CDs bedienen sich der Lasertechnik und haben einen marktentscheidend unterschiedlichen technischen Aufwand beim Schreiben und Lesen. Und zwischen diesen Zeitebenen, zwischen Schreiben und Lesen entsteht ein Bündel von Fragen. Ist Schreiben aufwandsneutral, das heißt, die für das Schreiben aufgewendete Energie entsteht durch den Text neu?


Gedicht
Es ist kein Zufall, daß die Künstlerin Texte eines Dichters wiederholt.
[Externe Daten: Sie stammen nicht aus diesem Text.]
$ cat src/rtl/fba_pkg.sv
// Shared constants, types and helper functions of the frame bitmap allocator.
// Depends on nothing; every other file of the block but fba_ram uses it.
package fba_pkg;

    localparam int NUM_FRAMES  = 4096;
    localparam int WORD_BITS   = 32;
    localparam int WORD_COUNT  = (NUM_FRAMES + WORD_BITS - 1) / WORD_BITS;
    localparam int WORD_AW     = $clog2(WORD_COUNT);
    localparam int BIT_AW      = $clog2(WORD_BITS);
    localparam int FRAME_W     = 12;
    localparam int COUNT_W     = 13;
    localparam int KIND_W      = 2;
    localparam int STATUS_W    = 2;
    localparam int GROUP_BITS  = 16;
    localparam int GROUP_COUNT = WORD_COUNT / GROUP_BITS;
    localparam int GROUP_AW    = $clog2(GROUP_COUNT);
    localparam int GROUP_SEL_W = $clog2(GROUP_BITS);
    localparam int QUEUE_DEPTH = 2;
    localparam int QUEUE_AW    = $clog2(QUEUE_DEPTH);

    localparam logic [COUNT_W-1:0] FRAME_LIMIT       = COUNT_W'(NUM_FRAMES);
    localparam logic [COUNT_W-1:0] FRAME_COUNT_RESET = COUNT_W'(4096);

    localparam logic [KIND_W-1:0] KIND_ALLOC = 2'd0;
    localparam logic [KIND_W-1:0] KIND_FREE  = 2'd1;
    localparam logic [KIND_W-1:0] KIND_TEST  = 2'd2;

    typedef logic [STATUS_W-1:0] status_t;
    localparam status_t STATUS_DONE = 2'd0;
    localparam status_t STATUS_NOOP = 2'd1;
    localparam status_t STATUS_FULL = 2'd2;

    typedef enum logic [1:0] {
        OP_REPLY,
        OP_ALLOC,
        OP_FREE,
        OP_TEST
    } op_t;

    typedef struct packed {
        op_t                op;
        logic [FRAME_W-1:0] frame;
        status_t            status;
        logic               user;
        logic               rw;
    } cmd_t;

    typedef struct packed {
        logic full;
        logic empty;
    } q_stat_t;

    typedef struct packed {
        logic [FRAME_W-1:0] frame_index;
        status_t            status;
        logic               present;
        logic               read_write;
        logic               user_access;
        logic               frame_in_use;
    } res_t;

    typedef enum logic [1:0] {
        ST_IDLE,
        ST_SCAN,
        ST_WORD,
        ST_DONE
    } back_state_t;

    function automatic logic [BIT_AW-1:0] lowest_zero_bit(input logic [WORD_BITS-1:0] w);
        logic [BIT_AW-1:0] idx;
        idx = '0;
        for (int i = WORD_BITS - 1; i >= 0; i--)
        begin
            if (!w[i])
            begin
                idx = BIT_AW'(i);
            end
        end
        return idx;
    endfunction

    function automatic logic [GROUP_SEL_W-1:0] lowest_zero_group(
        input logic [GROUP_BITS-1:0] g);
        logic [GROUP_SEL_W-1:0] idx;
        idx = '0;
        for (int i = GROUP_BITS - 1; i >= 0; i--)
        begin
            if (!g[i])
            begin
                idx = GROUP_SEL_W'(i);
            end
        end
        return idx;
    endfunction

endpackage
<file path="src/rtl/fba_pkg.sv">
// Shared constants, types and helper functions of the frame bitmap allocator.
// Depends on nothing; every other file of the block but fba_ram uses it.
package fba_pkg;

    localparam int NUM_FRAMES  = 4096;
    localparam int WORD_BITS   = 32;
    localparam int WORD_COUNT  = (NUM_FRAMES + WORD_BITS - 1) / WORD_BITS;
    localparam int WORD_AW     = $clog2(WORD_COUNT);
    localparam int BIT_AW      = $clog2(WORD_BITS);
    localparam int FRAME_W     = 12;
    localparam int COUNT_W     = 13;
    localparam int KIND_W      = 2;
    localparam int STATUS_W    = 2;
    localparam int GROUP_BITS  = 16;
    localparam int GROUP_COUNT = WORD_COUNT / GROUP_BITS;
    localparam int GROUP_AW    = $clog2(GROUP_COUNT);
    localparam int GROUP_SEL_W = $clog2(GROUP_BITS);
    localparam int QUEUE_DEPTH = 2;
    localparam int QUEUE_AW    = $clog2(QUEUE_DEPTH);

    localparam logic [COUNT_W-1:0] FRAME_LIMIT       = COUNT_W'(NUM_FRAMES);
    localparam logic [COUNT_W-1:0] FRAME_COUNT_RESET = COUNT_W'(4096);

    localparam logic [KIND_W-1:0] KIND_ALLOC = 2'd0;
    localparam logic [KIND_W-1:0] KIND_FREE  = 2'd1;
    localparam logic [KIND_W-1:0] KIND_TEST  = 2'd2;

    typedef logic [STATUS_W-1:0] status_t;
    localparam status_t STATUS_DONE = 2'd0;
    localparam status_t STATUS_NOOP = 2'd1;
    localparam status_t STATUS_FULL = 2'd2;

    typedef enum logic [1:0] {
        OP_REPLY,
        OP_ALLOC,
        OP_FREE,
        OP_TEST
    } op_t;

    typedef struct packed {
        op_t                op;
        logic [FRAME_W-1:0] frame;
        status_t            status;
        logic               user;
        logic               rw;
    } cmd_t;

    typedef struct packed {
        logic full;
        logic empty;
    } q_stat_t;

    typedef struct packed {
        logic [FRAME_W-1:0] frame_index;
        status_t            status;
        logic               present;
        logic               read_write;
        logic               user_access;
        logic               frame_in_use;
    } res_t;

    typedef enum logic [1:0] {
        ST_IDLE,
        ST_SCAN,
        ST_WORD,
        ST_DONE
    } back_state_t;

    function automatic logic [BIT_AW-1:0] lowest_zero_bit(input logic [WORD_BITS-1:0] w);
        logic [BIT_AW-1:0] idx;
        idx = '0;
        for (int i = WORD_BITS - 1; i >= 0; i--)
        begin
            if (!w[i])
            begin
                idx = BIT_AW'(i);
            end
        end
        return idx;
    endfunction

    function automatic logic [GROUP_SEL_W-1:0] lowest_zero_group(
        input logic [GROUP_BITS-1:0] g);
        logic [GROUP_SEL_W-1:0] idx;
        idx = '0;
        for (int i = GROUP_BITS - 1; i >= 0; i--)
        begin
            if (!g[i])
            begin
                idx = GROUP_SEL_W'(i);
            end
        end
        return idx;
    endfunction

endpackage

</file>
<file path="src/rtl/fba_queue.sv">
// Short command queue between front end and back end.
// Depends on fba_pkg.
module fba_queue (
    input  logic             clk,
    input  logic             rst_n,
    input  logic             push,
    input  fba_pkg::cmd_t    push_data,
    input  logic             pop,
    output logic             q_valid,
    output fba_pkg::cmd_t    q_data,
    output fba_pkg::q_stat_t q_stat
);
    import fba_pkg::*;

    cmd_t                entry_reg [QUEUE_DEPTH];
    logic [QUEUE_AW-1:0] wr_ptr_reg, wr_ptr_next;
    logic [QUEUE_AW-1:0] rd_ptr_reg, rd_ptr_next;
    logic [QUEUE_AW:0]   count_reg, count_next;
    logic                do_push, do_pop;

    assign q_stat.full  = (count_reg == (QUEUE_AW + 1)'(QUEUE_DEPTH));
    assign q_stat.empty = (count_reg == '0);
    assign q_valid      = !q_stat.empty;
    assign q_data       = entry_reg[rd_ptr_reg];

    assign do_push = push && !q_stat.full;
    assign do_pop  = pop && !q_stat.empty;

    always_comb
    begin
        wr_ptr_next = do_push ? wr_ptr_reg + 1'b1 : wr_ptr_reg;
        rd_ptr_next = do_pop ? rd_ptr_reg + 1'b1 : rd_ptr_reg;
        count_next  = count_reg;
        if (do_push && !do_pop)
        begin
            count_next = count_reg + 1'b1;
        end
        else if (do_pop && !do_push)
        begin
            count_next = count_reg - 1'b1;
        end
    end

    always_ff @(posedge clk or negedge rst_n)
    begin
        if (!rst_n)
        begin
            wr_ptr_reg <= '0;
            rd_ptr_reg <= '0;
            count_reg  <= '0;
        end
        else
        begin
            wr_ptr_reg <= wr_ptr_next;
            rd_ptr_reg <= rd_ptr_next;
            count_reg  <= count_next;
        end
    end

    always_ff @(posedge clk)
    begin
        if (do_push)
        begin
            entry_reg[wr_ptr_reg] <= push_data;
        end
    end

endmodule

</file>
Zum einen ist jeder Mensch ein Dichter, das heißt er kann verdichtete Gedanken Materie werden lassen. (Andererseits: gibt es für Gedanken und Sprache auch so etwas wie Antimaterie?) Zum anderen handeln die Aussagen des Gedichts von den Ge-Zeiten der Wechselbeziehungen. Auch zwischen den wiederholten und damit übersetzten Worten des Dichters und ihren eigenen, auf die verschwindenden Bunker aufgebrachten protokollartigen Titeln sind vielfältige Möglichkeiten denkbar.
Bei vorab verteilten offiziellen Reden "gilt das gesprochene Wort" - für alle Fälle. Es ist flüchtiger, und es ist einmalig. Die aufgezeichneten und zeitversetzt in einen anderen Ausstellungsraum übertragenen Geräusche und Töne in den Installationen in Hannover und Darmstadt konfrontieren den Besucher mit der eigenen unmittelbaren akustischen Vergangenheit. Beginnt an dieser Stelle Dichtung?


Inschriften
Es ist immer eine Frage gewesen, ob das Hineinschreiben in einen Raum mehr den Ort verändert, mehr das Geschriebene oder mehr die zugehörige zeitliche Bezugssystem: Werbung, Schultafeln oder Informationen stehen in den gleichen grundsätzlichen Konflikten. Künstlerischen Inschriften in Räumen entfalten oft zusätzlich noch zwei Wirkungen: der Raum kann in seiner optischen Beschaffenheit entmaterialisiert werden und tritt hinter der Schrift und ihrer Aussage wie dienstbares Schreibpapier zurück. Aber gleichzeitig macht die Inschrift die (architektonische oder wahrgenommene) Form selbst als eine Art Handschrift bewußt, die nicht mehr einem übergeordneten Prinzip Raum zugehört, sondern individuelle Formensprache ist. Wenn diese Inschriften in den öffentlichen und politischen Raum der Bunker am Atlantik weitergehen, ist das interaktive Projekt „The bridge“ mit seinen Zuschriften im Internet eine konsequente Folge. Oder kombiniert diese Brücke die oft beschworene Weltöffentlichkeit des global village mit dem Rückzug in den privaten Text-Raum jenseits der eigenen Monitorfrontscheibe?

1 Begriffserläuterung

Subtil („feinstofflich“)

In der Esoterik werden subtile (feinstoffliche) Ebenen angenommen, als ein Bereich zwischen dem körperlich Erscheinenden der sinnlich wahrnehmbaren Welt (grobstofflich) und dem Reich des Geistes (unstofflich).